►
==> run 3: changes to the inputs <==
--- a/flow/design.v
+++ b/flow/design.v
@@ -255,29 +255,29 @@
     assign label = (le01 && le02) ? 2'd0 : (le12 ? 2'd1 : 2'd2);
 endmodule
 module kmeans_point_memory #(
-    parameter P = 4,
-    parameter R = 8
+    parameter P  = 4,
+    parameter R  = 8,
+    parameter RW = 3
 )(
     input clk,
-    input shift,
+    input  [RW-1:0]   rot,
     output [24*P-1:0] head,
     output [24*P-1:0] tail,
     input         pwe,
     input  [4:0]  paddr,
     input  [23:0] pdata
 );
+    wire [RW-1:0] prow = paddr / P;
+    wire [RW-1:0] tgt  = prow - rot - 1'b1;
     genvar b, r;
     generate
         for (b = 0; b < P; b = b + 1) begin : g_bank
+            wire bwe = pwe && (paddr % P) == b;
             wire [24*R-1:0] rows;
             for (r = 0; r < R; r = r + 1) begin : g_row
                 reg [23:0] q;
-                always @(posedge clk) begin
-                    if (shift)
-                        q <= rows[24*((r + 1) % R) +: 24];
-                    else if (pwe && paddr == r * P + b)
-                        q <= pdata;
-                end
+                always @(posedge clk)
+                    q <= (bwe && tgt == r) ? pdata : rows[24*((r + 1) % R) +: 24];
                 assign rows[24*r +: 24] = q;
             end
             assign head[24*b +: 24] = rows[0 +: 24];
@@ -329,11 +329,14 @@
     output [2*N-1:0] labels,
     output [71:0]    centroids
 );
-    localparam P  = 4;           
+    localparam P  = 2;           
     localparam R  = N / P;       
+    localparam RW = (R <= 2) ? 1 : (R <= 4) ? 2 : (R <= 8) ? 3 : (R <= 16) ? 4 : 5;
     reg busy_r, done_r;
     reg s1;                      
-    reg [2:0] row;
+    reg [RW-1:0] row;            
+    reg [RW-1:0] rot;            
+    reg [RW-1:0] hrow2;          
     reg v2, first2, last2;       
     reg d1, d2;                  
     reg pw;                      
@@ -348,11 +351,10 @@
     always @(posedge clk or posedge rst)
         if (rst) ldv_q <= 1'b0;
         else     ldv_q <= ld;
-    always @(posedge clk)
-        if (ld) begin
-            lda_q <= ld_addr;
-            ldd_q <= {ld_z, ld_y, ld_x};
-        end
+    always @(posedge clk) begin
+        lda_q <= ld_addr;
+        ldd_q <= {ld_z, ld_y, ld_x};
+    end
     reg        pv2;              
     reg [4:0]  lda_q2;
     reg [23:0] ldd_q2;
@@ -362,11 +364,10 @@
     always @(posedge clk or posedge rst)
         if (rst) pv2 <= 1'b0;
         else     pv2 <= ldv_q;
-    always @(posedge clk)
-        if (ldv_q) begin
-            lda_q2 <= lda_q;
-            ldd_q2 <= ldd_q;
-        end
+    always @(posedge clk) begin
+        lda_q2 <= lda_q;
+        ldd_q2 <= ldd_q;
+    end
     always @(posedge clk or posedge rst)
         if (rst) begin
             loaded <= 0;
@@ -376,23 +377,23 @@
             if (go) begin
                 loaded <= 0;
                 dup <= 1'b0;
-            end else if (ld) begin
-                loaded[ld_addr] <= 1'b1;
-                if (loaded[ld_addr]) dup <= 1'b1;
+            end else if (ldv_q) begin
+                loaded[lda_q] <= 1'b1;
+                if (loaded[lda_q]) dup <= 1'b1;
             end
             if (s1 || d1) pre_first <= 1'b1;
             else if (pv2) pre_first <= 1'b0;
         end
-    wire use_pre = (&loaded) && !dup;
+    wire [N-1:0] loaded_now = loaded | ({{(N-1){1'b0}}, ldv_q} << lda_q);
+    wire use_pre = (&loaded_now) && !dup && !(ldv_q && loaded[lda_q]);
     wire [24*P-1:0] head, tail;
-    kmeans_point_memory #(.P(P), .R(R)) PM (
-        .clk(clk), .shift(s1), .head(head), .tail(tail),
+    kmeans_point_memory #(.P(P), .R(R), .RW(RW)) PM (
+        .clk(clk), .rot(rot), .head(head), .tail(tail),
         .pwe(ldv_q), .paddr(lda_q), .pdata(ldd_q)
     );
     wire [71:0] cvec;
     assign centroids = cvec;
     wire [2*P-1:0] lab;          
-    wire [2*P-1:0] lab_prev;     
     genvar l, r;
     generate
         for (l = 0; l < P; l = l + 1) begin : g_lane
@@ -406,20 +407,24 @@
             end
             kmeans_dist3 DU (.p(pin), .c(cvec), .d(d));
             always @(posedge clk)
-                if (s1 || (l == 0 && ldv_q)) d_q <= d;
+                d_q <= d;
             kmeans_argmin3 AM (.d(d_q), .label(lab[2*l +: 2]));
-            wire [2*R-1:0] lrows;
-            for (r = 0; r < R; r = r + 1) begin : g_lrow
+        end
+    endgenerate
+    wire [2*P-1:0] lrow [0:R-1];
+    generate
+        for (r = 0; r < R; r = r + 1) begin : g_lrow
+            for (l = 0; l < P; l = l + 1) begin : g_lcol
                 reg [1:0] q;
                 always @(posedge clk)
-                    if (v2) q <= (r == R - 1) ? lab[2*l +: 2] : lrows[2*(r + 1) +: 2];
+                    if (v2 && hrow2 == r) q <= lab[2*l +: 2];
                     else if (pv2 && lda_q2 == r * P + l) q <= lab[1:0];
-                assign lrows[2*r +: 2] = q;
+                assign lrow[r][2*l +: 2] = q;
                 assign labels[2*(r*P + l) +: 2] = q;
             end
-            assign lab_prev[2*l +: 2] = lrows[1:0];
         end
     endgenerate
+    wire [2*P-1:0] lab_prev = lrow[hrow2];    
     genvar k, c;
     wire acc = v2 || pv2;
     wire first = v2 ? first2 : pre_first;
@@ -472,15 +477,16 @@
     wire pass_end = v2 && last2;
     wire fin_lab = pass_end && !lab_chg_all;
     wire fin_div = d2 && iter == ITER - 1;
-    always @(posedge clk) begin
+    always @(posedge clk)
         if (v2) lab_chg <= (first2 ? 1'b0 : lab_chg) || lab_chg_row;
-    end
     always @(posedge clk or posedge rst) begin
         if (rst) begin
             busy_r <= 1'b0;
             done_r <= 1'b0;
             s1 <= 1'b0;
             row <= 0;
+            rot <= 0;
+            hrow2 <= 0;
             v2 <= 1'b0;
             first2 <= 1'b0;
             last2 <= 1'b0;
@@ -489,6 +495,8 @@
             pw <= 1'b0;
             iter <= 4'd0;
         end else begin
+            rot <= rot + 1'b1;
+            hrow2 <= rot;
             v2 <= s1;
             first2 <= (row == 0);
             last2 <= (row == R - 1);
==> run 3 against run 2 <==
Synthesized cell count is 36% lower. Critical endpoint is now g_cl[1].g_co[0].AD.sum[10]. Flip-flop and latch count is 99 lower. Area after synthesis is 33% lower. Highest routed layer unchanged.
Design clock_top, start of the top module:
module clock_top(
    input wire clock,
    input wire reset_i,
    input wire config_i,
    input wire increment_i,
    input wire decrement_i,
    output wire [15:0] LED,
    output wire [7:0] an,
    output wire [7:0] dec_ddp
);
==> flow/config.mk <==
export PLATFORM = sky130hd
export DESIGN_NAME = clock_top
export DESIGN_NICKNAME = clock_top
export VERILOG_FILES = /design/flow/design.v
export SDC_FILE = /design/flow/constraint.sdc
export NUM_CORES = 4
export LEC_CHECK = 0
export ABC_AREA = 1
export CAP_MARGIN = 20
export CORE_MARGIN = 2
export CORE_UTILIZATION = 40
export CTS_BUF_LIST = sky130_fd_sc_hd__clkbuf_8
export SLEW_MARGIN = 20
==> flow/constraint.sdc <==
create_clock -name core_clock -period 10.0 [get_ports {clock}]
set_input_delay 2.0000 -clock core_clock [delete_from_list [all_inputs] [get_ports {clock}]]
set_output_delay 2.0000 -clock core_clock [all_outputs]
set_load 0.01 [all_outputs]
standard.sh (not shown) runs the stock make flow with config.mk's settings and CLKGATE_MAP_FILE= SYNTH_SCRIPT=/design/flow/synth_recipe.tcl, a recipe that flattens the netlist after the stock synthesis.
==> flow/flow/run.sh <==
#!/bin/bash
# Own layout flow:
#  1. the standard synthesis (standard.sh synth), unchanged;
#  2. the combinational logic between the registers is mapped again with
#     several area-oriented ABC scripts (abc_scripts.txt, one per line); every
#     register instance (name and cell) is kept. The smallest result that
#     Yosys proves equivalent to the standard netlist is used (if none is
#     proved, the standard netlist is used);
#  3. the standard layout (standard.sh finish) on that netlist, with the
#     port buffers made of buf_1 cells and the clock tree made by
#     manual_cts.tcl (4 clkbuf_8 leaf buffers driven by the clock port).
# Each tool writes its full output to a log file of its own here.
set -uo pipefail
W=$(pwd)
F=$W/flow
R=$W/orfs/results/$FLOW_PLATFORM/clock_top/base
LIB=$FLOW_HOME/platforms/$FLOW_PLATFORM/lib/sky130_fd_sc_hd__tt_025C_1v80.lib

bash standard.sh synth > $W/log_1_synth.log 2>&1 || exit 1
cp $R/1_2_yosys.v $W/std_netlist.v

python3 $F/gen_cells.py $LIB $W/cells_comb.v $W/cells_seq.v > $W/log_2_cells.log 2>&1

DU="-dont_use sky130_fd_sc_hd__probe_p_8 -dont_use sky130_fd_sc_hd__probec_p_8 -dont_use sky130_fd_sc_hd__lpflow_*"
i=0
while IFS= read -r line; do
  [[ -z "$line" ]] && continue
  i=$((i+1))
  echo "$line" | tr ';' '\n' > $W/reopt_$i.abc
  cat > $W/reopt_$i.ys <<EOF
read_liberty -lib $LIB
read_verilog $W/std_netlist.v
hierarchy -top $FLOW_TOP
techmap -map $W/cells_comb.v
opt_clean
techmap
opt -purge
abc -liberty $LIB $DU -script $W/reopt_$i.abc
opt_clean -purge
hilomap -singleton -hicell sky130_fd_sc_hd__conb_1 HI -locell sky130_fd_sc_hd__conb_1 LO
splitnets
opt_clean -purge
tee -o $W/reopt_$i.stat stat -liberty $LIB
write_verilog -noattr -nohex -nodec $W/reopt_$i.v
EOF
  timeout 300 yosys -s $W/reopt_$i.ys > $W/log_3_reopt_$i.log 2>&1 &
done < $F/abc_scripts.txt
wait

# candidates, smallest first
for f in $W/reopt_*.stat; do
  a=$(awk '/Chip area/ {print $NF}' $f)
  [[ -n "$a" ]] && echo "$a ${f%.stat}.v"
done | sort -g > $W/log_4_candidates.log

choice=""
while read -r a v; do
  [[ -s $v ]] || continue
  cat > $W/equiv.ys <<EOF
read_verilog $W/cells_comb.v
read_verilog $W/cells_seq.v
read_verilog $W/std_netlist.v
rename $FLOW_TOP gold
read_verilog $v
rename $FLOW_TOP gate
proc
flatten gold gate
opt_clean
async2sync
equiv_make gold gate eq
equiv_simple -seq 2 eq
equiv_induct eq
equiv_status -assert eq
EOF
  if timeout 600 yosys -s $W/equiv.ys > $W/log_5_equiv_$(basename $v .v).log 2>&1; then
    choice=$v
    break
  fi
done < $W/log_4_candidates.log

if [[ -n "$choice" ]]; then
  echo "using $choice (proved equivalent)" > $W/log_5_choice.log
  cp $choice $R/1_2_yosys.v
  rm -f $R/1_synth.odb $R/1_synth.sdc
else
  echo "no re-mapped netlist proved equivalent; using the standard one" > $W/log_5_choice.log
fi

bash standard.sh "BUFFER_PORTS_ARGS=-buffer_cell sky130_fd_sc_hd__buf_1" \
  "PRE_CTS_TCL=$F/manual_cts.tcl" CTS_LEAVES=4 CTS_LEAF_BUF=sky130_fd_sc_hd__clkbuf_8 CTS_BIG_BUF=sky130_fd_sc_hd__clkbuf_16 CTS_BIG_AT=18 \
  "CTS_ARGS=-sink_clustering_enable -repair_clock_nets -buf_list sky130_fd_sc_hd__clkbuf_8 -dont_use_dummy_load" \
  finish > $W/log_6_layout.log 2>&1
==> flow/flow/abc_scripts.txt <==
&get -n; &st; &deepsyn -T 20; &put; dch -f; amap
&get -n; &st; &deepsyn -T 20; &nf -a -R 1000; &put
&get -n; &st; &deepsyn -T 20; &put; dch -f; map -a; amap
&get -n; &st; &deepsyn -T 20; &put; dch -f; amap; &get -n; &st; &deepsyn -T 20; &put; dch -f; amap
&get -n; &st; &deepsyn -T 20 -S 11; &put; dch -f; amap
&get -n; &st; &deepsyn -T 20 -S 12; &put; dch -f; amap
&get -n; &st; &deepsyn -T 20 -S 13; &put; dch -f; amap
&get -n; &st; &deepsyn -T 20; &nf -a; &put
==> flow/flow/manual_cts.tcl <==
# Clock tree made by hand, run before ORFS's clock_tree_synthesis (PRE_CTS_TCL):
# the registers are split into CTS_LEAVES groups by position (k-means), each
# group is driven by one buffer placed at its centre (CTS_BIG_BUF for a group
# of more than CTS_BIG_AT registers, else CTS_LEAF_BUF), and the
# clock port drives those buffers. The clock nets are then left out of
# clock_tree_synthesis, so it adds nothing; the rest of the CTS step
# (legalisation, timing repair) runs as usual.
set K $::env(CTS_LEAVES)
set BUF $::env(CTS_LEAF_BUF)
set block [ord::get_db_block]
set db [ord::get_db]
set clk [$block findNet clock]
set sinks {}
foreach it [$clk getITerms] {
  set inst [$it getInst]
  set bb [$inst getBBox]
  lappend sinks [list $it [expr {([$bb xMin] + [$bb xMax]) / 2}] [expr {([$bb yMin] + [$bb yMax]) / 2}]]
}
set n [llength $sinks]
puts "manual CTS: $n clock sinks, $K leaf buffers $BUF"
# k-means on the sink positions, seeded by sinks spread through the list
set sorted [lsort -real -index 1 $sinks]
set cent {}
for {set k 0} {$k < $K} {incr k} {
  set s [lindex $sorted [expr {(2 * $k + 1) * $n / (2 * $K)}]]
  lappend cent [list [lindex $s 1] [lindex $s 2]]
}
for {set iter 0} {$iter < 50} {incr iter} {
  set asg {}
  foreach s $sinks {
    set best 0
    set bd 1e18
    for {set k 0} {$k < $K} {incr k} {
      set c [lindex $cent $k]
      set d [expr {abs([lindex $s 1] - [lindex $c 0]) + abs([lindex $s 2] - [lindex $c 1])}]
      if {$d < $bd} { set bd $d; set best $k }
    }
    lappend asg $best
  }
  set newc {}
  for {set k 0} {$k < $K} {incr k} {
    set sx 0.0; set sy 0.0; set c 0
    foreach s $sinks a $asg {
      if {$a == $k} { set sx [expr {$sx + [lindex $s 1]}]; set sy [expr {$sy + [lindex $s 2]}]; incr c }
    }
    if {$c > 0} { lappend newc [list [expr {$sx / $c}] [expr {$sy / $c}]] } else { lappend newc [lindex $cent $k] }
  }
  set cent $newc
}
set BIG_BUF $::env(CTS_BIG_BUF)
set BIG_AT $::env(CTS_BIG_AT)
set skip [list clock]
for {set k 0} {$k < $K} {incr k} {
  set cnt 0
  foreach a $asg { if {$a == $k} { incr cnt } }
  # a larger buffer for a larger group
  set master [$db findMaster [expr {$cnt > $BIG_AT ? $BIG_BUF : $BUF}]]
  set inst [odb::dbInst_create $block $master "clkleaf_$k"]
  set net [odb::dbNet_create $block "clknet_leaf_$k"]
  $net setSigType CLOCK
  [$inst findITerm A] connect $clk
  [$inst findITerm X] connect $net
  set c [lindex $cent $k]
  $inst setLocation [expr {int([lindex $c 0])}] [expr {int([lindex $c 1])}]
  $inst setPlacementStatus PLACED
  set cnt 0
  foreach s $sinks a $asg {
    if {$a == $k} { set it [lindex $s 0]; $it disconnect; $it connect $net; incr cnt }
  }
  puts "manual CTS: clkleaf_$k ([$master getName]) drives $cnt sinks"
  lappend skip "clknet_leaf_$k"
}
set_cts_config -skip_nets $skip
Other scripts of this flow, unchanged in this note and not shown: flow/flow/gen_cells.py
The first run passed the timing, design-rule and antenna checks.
Context: an optimization exercise on an open-source flow, tuned for small area. The choices shown serve that exercise and are no tape-out recipe.
Function not checked in this run: the RTL went through the layout flow alone.
No activity file was given, so power comes from the tool's default toggle rates.

[design/flow/config.mk]
export PLATFORM = sky130hd
export DESIGN_NAME = pipeline_top
export DESIGN_NICKNAME = pipeline_top
export VERILOG_FILES = /design/flow/design.v
export SDC_FILE = /design/flow/constraint.sdc
export NUM_CORES = 4
export LEC_CHECK = 0
export CAP_MARGIN = 20
export CORE_MARGIN = 2
export CORE_UTILIZATION = 40
export SLEW_MARGIN = 20
[design/flow/design.v]
`timescale 1ns / 1ps
module dff_reset(
    input clk,
    input reset,
    input D,
    output reg Q
    );
always @(posedge clk or posedge reset)
begin
    if (reset)
        Q <= 1'b0;
    else
        Q <= D;
end
endmodule
`timescale 1ns / 1ps
module stage_register_n #(parameter WIDTH = 1)(
    input clk,
    input reset,
    input [WIDTH-1:0] d,
    output [WIDTH-1:0] q
    );
    genvar i;
    generate
        for (i = 0; i < WIDTH; i = i + 1) begin : dff_gen
            dff_reset dff_inst (
                .clk(clk),
                .reset(reset),
                .D(d[i]),
                .Q(q[i])
            );
        end
    endgenerate
endmodule
`timescale 1ns / 1ps
module PC(
    input clk,
    input reset,
    output [8:0] pc_out
    );
    wire [8:0] pc_current;
    wire [8:0] pc_next;
    assign pc_next = pc_current + 9'd1;
    stage_register_n #(9) pc_reg (.clk(clk), .reset(reset), .d(pc_next), .q(pc_current));
    assign pc_out = pc_current;
endmodule
`timescale 1ns / 1ps
module IF_ID(
    input clk,
    input reset,
    input [31:0] instruction_in,
    output [31:0] instruction_out
    );
    stage_register_n #(32) inst_reg (.clk(clk), .reset(reset), .d(instruction_in), .q(instruction_out));
endmodule
`timescale 1ns / 1ps
module instruction_decoder(
    input  [3:0] opcode,
    output WMemEn,
    output WRegEn,
    output MemToReg
    );
    wire op3, op2, op1, op0;
    wire not_op2, not_op0;
    wire store, nop;
    wire store_or_nop;
    assign op3 = opcode[3];
    assign op2 = opcode[2];
    assign op1 = opcode[1];
    assign op0 = opcode[0];
    not (not_op2, op2);
    not (not_op0, op0);
    and (store, op3, not_op2, op1, op0);
    and (nop, op3, op2, op1, op0);
    assign WMemEn = store;
    and (MemToReg, op3, not_op2, op1, not_op0);
    or  (store_or_nop, store, nop);
    not (WRegEn, store_or_nop);
endmodule
`timescale 1ns / 1ps
module decoder2to4(
    input [1:0] addr,
    input we,
    output [3:0] dec_out
    );
	assign dec_out[0] = we & (~addr[1]) & (~addr[0]);  
	assign dec_out[1] = we & (~addr[1]) & ( addr[0]);  
	assign dec_out[2] = we & ( addr[1]) & (~addr[0]);  
	assign dec_out[3] = we & ( addr[1]) & ( addr[0]);  
endmodule
`timescale 1ns / 1ps
module reg64_2(
    input clk,
    input we,
    input [63:0] D,
	 input reset,
    output reg [63:0] Q
    );
always @(posedge clk or posedge reset)
begin
	 if (reset)
		  Q <= 64'b0;
    else if (we)
        Q <= D;
end
endmodule
`timescale 1ns / 1ps
module mux4to1_64(
    input [63:0] in0,
    input [63:0] in1,
    input [63:0] in2,
    input [63:0] in3,
    input [1:0] sel,
    output reg [63:0] y
    );
always @(*) begin
    case(sel)
        2'b00: y = in0;
        2'b01: y = in1;
        2'b10: y = in2;
        2'b11: y = in3;
        default: y = 64'b0;
    endcase
end
endmodule
`timescale 1ns / 1ps
module regfile(
    input clk,
    input we,
	 input reset,
    input [1:0] wr_addr,
    input [63:0] wr_data,
    input [1:0] rd_addr1,
    input [1:0] rd_addr2,
    output [63:0] rd_data1,
    output [63:0] rd_data2
    );
wire [3:0] dec_out;
wire [63:0] r0_out;
wire [63:0] r1_out;
wire [63:0] r2_out;
wire [63:0] r3_out;
decoder2to4 DEC (
    .addr(wr_addr),
    .we(we),
    .dec_out(dec_out)
);
reg64_2 R0 (
    .clk(clk),
    .we(dec_out[0]),
	 .reset(reset),
    .D(wr_data),
    .Q(r0_out)
);
reg64_2 R1 (
    .clk(clk),
    .we(dec_out[1]),
	 .reset(reset),
    .D(wr_data),
    .Q(r1_out)
);
reg64_2 R2 (
    .clk(clk),
    .we(dec_out[2]),
	 .reset(reset),
    .D(wr_data),
    .Q(r2_out)
);
reg64_2 R3 (
    .clk(clk),
    .we(dec_out[3]),
	 .reset(reset),
    .D(wr_data),
    .Q(r3_out)
);
mux4to1_64 MUX1 (
    .in0(r0_out),
    .in1(r1_out),
    .in2(r2_out),
    .in3(r3_out),
    .sel(rd_addr1),
    .y(rd_data1)
);
mux4to1_64 MUX2 (
    .in0(r0_out),
    .in1(r1_out),
    .in2(r2_out),
    .in3(r3_out),
    .sel(rd_addr2),
    .y(rd_data2)
);
endmodule
`timescale 1ns / 1ps
module ID_EX(
    input clk,
    input reset,
    input  [63:0] rs_data_in,
    input  [63:0] rt_data_in,
    input  [1:0]  rd_in,
    input  [7:0]  address_in,
    input         WRegEn_in,
    input         WMemEn_in,
    input         MemToReg_in,
    input  [3:0]  ALUOp_in,
    output [63:0] rs_data_out,
    output [63:0] rt_data_out,
    output [1:0]  rd_out,
    output [7:0]  address_out,
    output        WRegEn_out,
    output        WMemEn_out,
    output        MemToReg_out,
    output [3:0]  ALUOp_out
    );
    stage_register_n #(64) rs_reg (.clk(clk), .reset(reset), .d(rs_data_in), .q(rs_data_out));
    stage_register_n #(64) rt_reg (.clk(clk), .reset(reset), .d(rt_data_in), .q(rt_data_out));
    stage_register_n #(2)  rd_reg (.clk(clk), .reset(reset), .d(rd_in), .q(rd_out));
    stage_register_n #(8)  addr_reg (.clk(clk), .reset(reset), .d(address_in), .q(address_out));
    stage_register_n #(1)  wreg_reg (.clk(clk), .reset(reset), .d(WRegEn_in), .q(WRegEn_out));
    stage_register_n #(1)  wmem_reg (.clk(clk), .reset(reset), .d(WMemEn_in), .q(WMemEn_out));
    stage_register_n #(1)  mtr_reg  (.clk(clk), .reset(reset), .d(MemToReg_in), .q(MemToReg_out));
    stage_register_n #(4)  aluop_reg(.clk(clk), .reset(reset), .d(ALUOp_in), .q(ALUOp_out));
endmodule
Source: an optimization exercise on an open RTL-to-GDS flow (aim: small area and a short achievable clock period). Production flows keep margins and buffers that such runs may drop. The RTL was checked by simulation tests, not by an equivalence proof against the original design.

==> run D <==
Design fft, start of the top module:
module fft(
	input wire			clk,
	input wire			rst_n,
	input wire[16:0]	data_i0_R,
	input wire[16:0]	data_i0_I,
	input wire[16:0]	data_i1_R,
	input wire[16:0]	data_i1_I,
	output reg[16:0]	data_o0_R,
	output reg[16:0]	data_o0_I,
	output reg[16:0]	data_o1_R,
	output reg[16:0]	data_o1_I
);
Settings: LEC_CHECK=0, CAP_MARGIN=20, CORE_MARGIN=2, CORE_UTILIZATION=50, CTS_CLUSTER_DIAMETER=100, CTS_CLUSTER_SIZE=20, SETUP_SLACK_MARGIN=3.55, SLEW_MARGIN=20; clock period 7.5 ns.
run.sh (not shown) runs the stock make flow with config.mk's settings and CLKGATE_MAP_FILE= SYNTH_SCRIPT=/design/flow/synth_recipe.tcl, a recipe that flattens the netlist after the stock synthesis.
==> run Z: changes against run D <==
- PLACE_DENSITY: default -> 0.65
- SETUP_SLACK_MARGIN: 3.55 -> 3.6
==> run M: changes against run D <==
- SETUP_SLACK_MARGIN: 3.55 -> 3.7
==> run F: changes against run D <==
- SETUP_SLACK_MARGIN: 3.55 -> 3.5
- TNS_END_PERCENT: default -> 50
==> notes.md <==
- Run M ran to the end with no violations. Run Z went through all stages and came out clean. Run D finished clean. Run F finished with timing, DRC and antenna clean.
- Via count, highest first: run Z, run M, run D, run F.
- Sequential share of layout area, highest first: run F, run D, run Z, run M.
- Register-to-register slack, highest first: run D, run M, run Z, run F.
- Synthesized area is the same in run Z and run F.
- Critical path depth: run D is higher than run M (1).
- Of run Z and run M, run Z has the higher hold slack (gap 0.0079 ns).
◄
WHAT YOU ARE ASKED TO DO ▸
In the entries above, the lines from the one bearing "hrow2 <= rot;" up to and including the one bearing "set_load 0.01 [all_outputs]" should be transcribed exactly; no other line is wanted.

YOUR RESPONSE ▸
+            hrow2 <= rot;
             v2 <= s1;
             first2 <= (row == 0);
             last2 <= (row == R - 1);
==> run 3 against run 2 <==
Synthesized cell count is 36% lower. Critical endpoint is now g_cl[1].g_co[0].AD.sum[10]. Flip-flop and latch count is 99 lower. Area after synthesis is 33% lower. Highest routed layer unchanged.
Design clock_top, start of the top module:
module clock_top(
    input wire clock,
    input wire reset_i,
    input wire config_i,
    input wire increment_i,
    input wire decrement_i,
    output wire [15:0] LED,
    output wire [7:0] an,
    output wire [7:0] dec_ddp
);
==> flow/config.mk <==
export PLATFORM = sky130hd
export DESIGN_NAME = clock_top
export DESIGN_NICKNAME = clock_top
export VERILOG_FILES = /design/flow/design.v
export SDC_FILE = /design/flow/constraint.sdc
export NUM_CORES = 4
export LEC_CHECK = 0
export ABC_AREA = 1
export CAP_MARGIN = 20
export CORE_MARGIN = 2
export CORE_UTILIZATION = 40
export CTS_BUF_LIST = sky130_fd_sc_hd__clkbuf_8
export SLEW_MARGIN = 20
==> flow/constraint.sdc <==
create_clock -name core_clock -period 10.0 [get_ports {clock}]
set_input_delay 2.0000 -clock core_clock [delete_from_list [all_inputs] [get_ports {clock}]]
set_output_delay 2.0000 -clock core_clock [all_outputs]
set_load 0.01 [all_outputs]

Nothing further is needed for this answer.